Exercise aim:
In the data that follows, every line containing the word "parameter" should be returned.

[Records drawn from a dataset]
______________________________

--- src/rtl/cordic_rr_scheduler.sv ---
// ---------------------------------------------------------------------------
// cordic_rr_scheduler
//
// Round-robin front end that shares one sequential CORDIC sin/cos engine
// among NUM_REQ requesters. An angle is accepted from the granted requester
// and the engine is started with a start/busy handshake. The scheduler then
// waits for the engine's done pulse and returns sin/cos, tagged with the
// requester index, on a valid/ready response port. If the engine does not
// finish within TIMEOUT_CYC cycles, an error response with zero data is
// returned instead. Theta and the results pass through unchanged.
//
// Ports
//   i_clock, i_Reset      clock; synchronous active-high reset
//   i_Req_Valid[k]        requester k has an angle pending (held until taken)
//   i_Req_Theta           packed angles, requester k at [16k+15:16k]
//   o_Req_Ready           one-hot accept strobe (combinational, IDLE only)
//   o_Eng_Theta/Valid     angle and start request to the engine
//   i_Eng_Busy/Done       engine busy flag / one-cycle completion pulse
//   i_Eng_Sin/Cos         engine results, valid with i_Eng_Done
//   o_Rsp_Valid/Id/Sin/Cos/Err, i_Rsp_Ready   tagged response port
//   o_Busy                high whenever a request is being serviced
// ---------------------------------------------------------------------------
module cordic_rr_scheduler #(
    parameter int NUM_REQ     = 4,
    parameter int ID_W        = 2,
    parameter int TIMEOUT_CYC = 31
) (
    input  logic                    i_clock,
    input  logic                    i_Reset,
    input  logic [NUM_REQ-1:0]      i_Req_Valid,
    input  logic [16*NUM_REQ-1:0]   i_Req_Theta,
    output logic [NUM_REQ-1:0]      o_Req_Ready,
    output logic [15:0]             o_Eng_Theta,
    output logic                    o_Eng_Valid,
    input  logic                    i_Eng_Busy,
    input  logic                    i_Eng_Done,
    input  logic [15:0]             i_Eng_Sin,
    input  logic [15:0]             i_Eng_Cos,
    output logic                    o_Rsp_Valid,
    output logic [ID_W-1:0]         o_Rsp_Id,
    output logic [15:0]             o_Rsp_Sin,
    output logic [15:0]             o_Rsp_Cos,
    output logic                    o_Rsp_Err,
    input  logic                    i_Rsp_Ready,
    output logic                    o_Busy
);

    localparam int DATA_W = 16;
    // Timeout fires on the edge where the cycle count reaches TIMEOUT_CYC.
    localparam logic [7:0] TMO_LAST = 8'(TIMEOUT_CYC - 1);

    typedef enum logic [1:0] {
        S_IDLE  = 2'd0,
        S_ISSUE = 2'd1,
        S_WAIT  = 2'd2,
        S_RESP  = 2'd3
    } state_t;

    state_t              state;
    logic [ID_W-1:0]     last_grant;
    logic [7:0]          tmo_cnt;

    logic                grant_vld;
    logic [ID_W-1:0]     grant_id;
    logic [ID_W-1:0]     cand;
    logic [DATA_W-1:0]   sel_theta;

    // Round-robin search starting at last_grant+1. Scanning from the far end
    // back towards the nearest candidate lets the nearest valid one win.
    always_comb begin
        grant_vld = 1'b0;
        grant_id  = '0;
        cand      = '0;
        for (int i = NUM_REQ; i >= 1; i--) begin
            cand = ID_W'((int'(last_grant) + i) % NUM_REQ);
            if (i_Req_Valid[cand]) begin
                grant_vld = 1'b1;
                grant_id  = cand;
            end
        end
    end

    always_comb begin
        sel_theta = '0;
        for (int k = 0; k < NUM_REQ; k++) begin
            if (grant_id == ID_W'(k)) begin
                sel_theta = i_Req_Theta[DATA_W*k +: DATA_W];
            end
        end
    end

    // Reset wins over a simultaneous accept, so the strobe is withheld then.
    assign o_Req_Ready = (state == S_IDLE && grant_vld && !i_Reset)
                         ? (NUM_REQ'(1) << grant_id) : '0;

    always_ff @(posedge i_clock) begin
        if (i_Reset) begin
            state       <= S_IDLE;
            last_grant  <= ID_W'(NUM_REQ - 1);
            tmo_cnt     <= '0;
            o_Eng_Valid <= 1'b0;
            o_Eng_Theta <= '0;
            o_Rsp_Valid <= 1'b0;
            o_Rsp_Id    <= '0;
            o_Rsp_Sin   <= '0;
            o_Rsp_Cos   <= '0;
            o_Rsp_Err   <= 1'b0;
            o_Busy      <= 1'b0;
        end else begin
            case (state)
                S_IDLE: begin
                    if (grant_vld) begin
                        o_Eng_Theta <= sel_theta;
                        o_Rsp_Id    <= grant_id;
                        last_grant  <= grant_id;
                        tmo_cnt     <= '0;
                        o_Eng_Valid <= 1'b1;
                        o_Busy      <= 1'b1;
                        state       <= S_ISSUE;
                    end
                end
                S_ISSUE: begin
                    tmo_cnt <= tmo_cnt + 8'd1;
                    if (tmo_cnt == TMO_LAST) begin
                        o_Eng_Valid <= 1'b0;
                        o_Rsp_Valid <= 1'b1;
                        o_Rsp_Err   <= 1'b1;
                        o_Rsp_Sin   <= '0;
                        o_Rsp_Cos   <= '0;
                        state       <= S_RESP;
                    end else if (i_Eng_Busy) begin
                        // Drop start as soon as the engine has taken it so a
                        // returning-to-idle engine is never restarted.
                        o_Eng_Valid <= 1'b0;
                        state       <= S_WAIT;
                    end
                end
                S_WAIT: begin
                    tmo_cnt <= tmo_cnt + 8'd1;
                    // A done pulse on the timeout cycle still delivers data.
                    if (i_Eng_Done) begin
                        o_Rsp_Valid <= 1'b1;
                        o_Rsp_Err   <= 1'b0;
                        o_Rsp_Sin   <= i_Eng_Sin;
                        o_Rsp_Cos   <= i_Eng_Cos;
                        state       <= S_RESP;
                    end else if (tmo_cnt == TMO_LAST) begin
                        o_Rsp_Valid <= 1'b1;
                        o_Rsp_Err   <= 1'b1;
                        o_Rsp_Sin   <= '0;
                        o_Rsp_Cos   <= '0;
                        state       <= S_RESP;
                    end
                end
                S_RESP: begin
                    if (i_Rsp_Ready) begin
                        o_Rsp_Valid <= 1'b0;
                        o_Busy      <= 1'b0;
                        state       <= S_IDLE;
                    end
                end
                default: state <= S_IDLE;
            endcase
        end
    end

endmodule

______________________________

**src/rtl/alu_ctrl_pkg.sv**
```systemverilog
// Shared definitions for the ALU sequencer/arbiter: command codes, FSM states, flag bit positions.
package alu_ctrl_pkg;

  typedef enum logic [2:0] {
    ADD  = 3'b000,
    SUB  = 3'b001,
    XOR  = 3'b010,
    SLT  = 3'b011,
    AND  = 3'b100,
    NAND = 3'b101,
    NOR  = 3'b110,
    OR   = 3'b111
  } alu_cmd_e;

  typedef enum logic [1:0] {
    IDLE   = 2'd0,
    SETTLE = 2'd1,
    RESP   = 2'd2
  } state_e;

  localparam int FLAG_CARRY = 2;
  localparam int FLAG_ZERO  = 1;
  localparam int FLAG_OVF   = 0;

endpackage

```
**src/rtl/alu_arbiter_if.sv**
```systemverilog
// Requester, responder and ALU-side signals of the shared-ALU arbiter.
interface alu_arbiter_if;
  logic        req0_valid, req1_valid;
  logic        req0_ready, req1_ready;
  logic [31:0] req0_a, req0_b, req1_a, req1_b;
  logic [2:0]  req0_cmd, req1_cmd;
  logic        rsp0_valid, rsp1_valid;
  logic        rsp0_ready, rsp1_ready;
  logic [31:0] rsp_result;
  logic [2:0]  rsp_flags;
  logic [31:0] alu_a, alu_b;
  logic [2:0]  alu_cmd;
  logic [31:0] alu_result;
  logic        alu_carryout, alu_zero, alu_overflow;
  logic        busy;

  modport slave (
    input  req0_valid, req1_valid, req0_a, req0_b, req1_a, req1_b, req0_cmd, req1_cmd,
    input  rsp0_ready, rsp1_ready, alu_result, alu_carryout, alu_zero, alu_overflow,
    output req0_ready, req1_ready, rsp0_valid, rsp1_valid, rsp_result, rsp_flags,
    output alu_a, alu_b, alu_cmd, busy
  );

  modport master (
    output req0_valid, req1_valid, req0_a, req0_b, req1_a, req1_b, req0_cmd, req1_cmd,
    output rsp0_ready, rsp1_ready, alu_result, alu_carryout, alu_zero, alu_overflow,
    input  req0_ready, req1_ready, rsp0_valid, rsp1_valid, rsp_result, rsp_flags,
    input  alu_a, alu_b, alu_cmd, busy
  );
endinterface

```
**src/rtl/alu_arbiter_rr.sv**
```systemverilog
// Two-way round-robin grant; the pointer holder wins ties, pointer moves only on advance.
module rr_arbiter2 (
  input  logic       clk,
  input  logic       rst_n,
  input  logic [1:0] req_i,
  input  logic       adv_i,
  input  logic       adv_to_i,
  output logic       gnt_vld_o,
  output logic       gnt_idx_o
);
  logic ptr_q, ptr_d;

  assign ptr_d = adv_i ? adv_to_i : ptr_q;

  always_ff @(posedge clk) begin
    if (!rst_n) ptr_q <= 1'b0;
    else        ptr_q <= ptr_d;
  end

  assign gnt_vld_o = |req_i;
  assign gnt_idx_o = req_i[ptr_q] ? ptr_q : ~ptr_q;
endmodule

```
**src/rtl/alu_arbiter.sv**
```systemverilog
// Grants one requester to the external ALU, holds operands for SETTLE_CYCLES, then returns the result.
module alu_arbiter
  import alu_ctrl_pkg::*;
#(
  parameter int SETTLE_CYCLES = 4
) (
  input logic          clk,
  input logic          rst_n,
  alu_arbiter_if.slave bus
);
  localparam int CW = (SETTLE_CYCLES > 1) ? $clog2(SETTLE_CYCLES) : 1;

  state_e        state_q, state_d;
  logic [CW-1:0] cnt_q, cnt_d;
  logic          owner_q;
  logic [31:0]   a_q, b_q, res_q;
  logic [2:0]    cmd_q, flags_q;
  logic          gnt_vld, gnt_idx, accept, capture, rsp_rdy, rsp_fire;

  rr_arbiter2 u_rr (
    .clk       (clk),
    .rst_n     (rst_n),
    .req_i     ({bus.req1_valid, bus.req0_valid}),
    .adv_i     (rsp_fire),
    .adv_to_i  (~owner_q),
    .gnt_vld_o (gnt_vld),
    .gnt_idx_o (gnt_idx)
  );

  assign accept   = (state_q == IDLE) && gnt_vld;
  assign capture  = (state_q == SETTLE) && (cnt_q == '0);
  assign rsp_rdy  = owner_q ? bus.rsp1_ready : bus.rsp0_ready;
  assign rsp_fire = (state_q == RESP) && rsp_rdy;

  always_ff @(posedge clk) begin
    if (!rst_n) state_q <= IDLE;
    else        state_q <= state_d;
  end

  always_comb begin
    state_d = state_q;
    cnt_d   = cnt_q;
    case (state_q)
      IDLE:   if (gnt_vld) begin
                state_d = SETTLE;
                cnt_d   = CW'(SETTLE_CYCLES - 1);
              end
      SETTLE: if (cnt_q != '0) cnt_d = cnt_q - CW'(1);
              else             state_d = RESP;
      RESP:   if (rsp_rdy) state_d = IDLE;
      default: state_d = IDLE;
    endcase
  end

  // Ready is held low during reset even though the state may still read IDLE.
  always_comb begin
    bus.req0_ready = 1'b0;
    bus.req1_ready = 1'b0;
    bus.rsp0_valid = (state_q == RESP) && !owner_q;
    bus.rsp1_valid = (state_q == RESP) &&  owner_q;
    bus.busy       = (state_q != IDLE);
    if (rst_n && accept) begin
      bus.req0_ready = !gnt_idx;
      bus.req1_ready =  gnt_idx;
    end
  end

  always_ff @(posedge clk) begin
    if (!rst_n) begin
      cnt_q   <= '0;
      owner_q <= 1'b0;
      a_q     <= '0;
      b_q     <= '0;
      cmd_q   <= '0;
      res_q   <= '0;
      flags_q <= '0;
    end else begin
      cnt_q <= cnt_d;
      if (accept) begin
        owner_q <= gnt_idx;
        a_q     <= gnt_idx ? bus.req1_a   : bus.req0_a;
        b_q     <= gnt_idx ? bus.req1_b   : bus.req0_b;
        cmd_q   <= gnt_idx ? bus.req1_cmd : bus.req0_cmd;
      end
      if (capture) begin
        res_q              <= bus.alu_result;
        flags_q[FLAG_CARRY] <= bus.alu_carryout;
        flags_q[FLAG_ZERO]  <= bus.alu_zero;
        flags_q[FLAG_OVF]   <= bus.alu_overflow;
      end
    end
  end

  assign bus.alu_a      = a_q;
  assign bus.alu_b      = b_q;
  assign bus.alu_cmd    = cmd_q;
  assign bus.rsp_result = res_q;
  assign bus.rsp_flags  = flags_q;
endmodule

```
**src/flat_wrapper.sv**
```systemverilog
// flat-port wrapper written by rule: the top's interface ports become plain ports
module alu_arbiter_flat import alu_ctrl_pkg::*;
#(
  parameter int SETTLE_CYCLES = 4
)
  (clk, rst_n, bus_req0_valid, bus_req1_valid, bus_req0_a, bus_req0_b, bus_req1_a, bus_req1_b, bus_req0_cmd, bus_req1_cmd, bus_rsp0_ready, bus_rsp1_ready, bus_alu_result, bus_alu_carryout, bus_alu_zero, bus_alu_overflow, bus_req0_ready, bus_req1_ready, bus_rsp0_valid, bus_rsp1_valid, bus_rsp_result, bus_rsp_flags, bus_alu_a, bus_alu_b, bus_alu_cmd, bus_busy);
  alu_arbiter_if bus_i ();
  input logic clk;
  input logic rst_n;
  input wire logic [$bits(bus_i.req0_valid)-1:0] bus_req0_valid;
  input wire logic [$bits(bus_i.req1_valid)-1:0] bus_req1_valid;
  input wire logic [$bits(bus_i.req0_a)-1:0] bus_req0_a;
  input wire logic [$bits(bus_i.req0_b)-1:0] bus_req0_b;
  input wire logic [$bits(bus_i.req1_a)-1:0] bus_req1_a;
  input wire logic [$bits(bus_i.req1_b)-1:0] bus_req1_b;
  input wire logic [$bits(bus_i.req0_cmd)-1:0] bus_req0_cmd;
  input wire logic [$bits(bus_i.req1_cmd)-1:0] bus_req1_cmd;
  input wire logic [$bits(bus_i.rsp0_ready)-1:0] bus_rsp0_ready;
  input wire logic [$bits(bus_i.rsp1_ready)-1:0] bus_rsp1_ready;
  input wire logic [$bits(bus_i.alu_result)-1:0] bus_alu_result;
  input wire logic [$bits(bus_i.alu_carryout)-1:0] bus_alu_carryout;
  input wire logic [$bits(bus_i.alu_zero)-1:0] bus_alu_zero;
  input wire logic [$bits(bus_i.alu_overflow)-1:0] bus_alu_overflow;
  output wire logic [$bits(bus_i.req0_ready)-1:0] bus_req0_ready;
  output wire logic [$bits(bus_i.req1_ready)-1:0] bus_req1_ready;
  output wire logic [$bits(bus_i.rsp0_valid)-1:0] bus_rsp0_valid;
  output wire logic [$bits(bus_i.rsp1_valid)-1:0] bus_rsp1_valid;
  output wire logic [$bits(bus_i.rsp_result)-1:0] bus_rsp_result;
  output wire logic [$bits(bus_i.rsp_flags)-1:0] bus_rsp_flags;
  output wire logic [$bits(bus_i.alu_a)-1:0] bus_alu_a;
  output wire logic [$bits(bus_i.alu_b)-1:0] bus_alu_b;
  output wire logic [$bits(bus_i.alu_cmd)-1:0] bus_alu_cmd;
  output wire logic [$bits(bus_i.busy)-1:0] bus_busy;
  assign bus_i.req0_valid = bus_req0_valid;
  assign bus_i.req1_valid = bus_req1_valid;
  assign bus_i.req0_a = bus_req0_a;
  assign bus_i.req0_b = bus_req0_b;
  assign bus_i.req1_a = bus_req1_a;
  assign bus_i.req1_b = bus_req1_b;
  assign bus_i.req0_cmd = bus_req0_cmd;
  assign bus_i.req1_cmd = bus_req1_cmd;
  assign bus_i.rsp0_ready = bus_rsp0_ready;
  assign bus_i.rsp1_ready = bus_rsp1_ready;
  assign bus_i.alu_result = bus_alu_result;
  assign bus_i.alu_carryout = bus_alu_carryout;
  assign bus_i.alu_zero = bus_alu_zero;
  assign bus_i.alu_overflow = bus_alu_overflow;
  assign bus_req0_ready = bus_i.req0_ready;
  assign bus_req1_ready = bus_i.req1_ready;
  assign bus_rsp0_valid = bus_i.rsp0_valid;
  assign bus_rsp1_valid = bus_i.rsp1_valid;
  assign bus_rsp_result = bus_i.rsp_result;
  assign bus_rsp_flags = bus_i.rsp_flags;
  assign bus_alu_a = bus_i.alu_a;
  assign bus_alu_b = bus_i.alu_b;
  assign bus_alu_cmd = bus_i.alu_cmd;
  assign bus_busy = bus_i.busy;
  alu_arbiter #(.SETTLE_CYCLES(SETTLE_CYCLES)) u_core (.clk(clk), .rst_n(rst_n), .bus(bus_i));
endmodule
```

______________________________

Exercise answer:
    parameter int NUM_REQ     = 4,
    parameter int ID_W        = 2,
    parameter int TIMEOUT_CYC = 31
  parameter int SETTLE_CYCLES = 4
  parameter int SETTLE_CYCLES = 4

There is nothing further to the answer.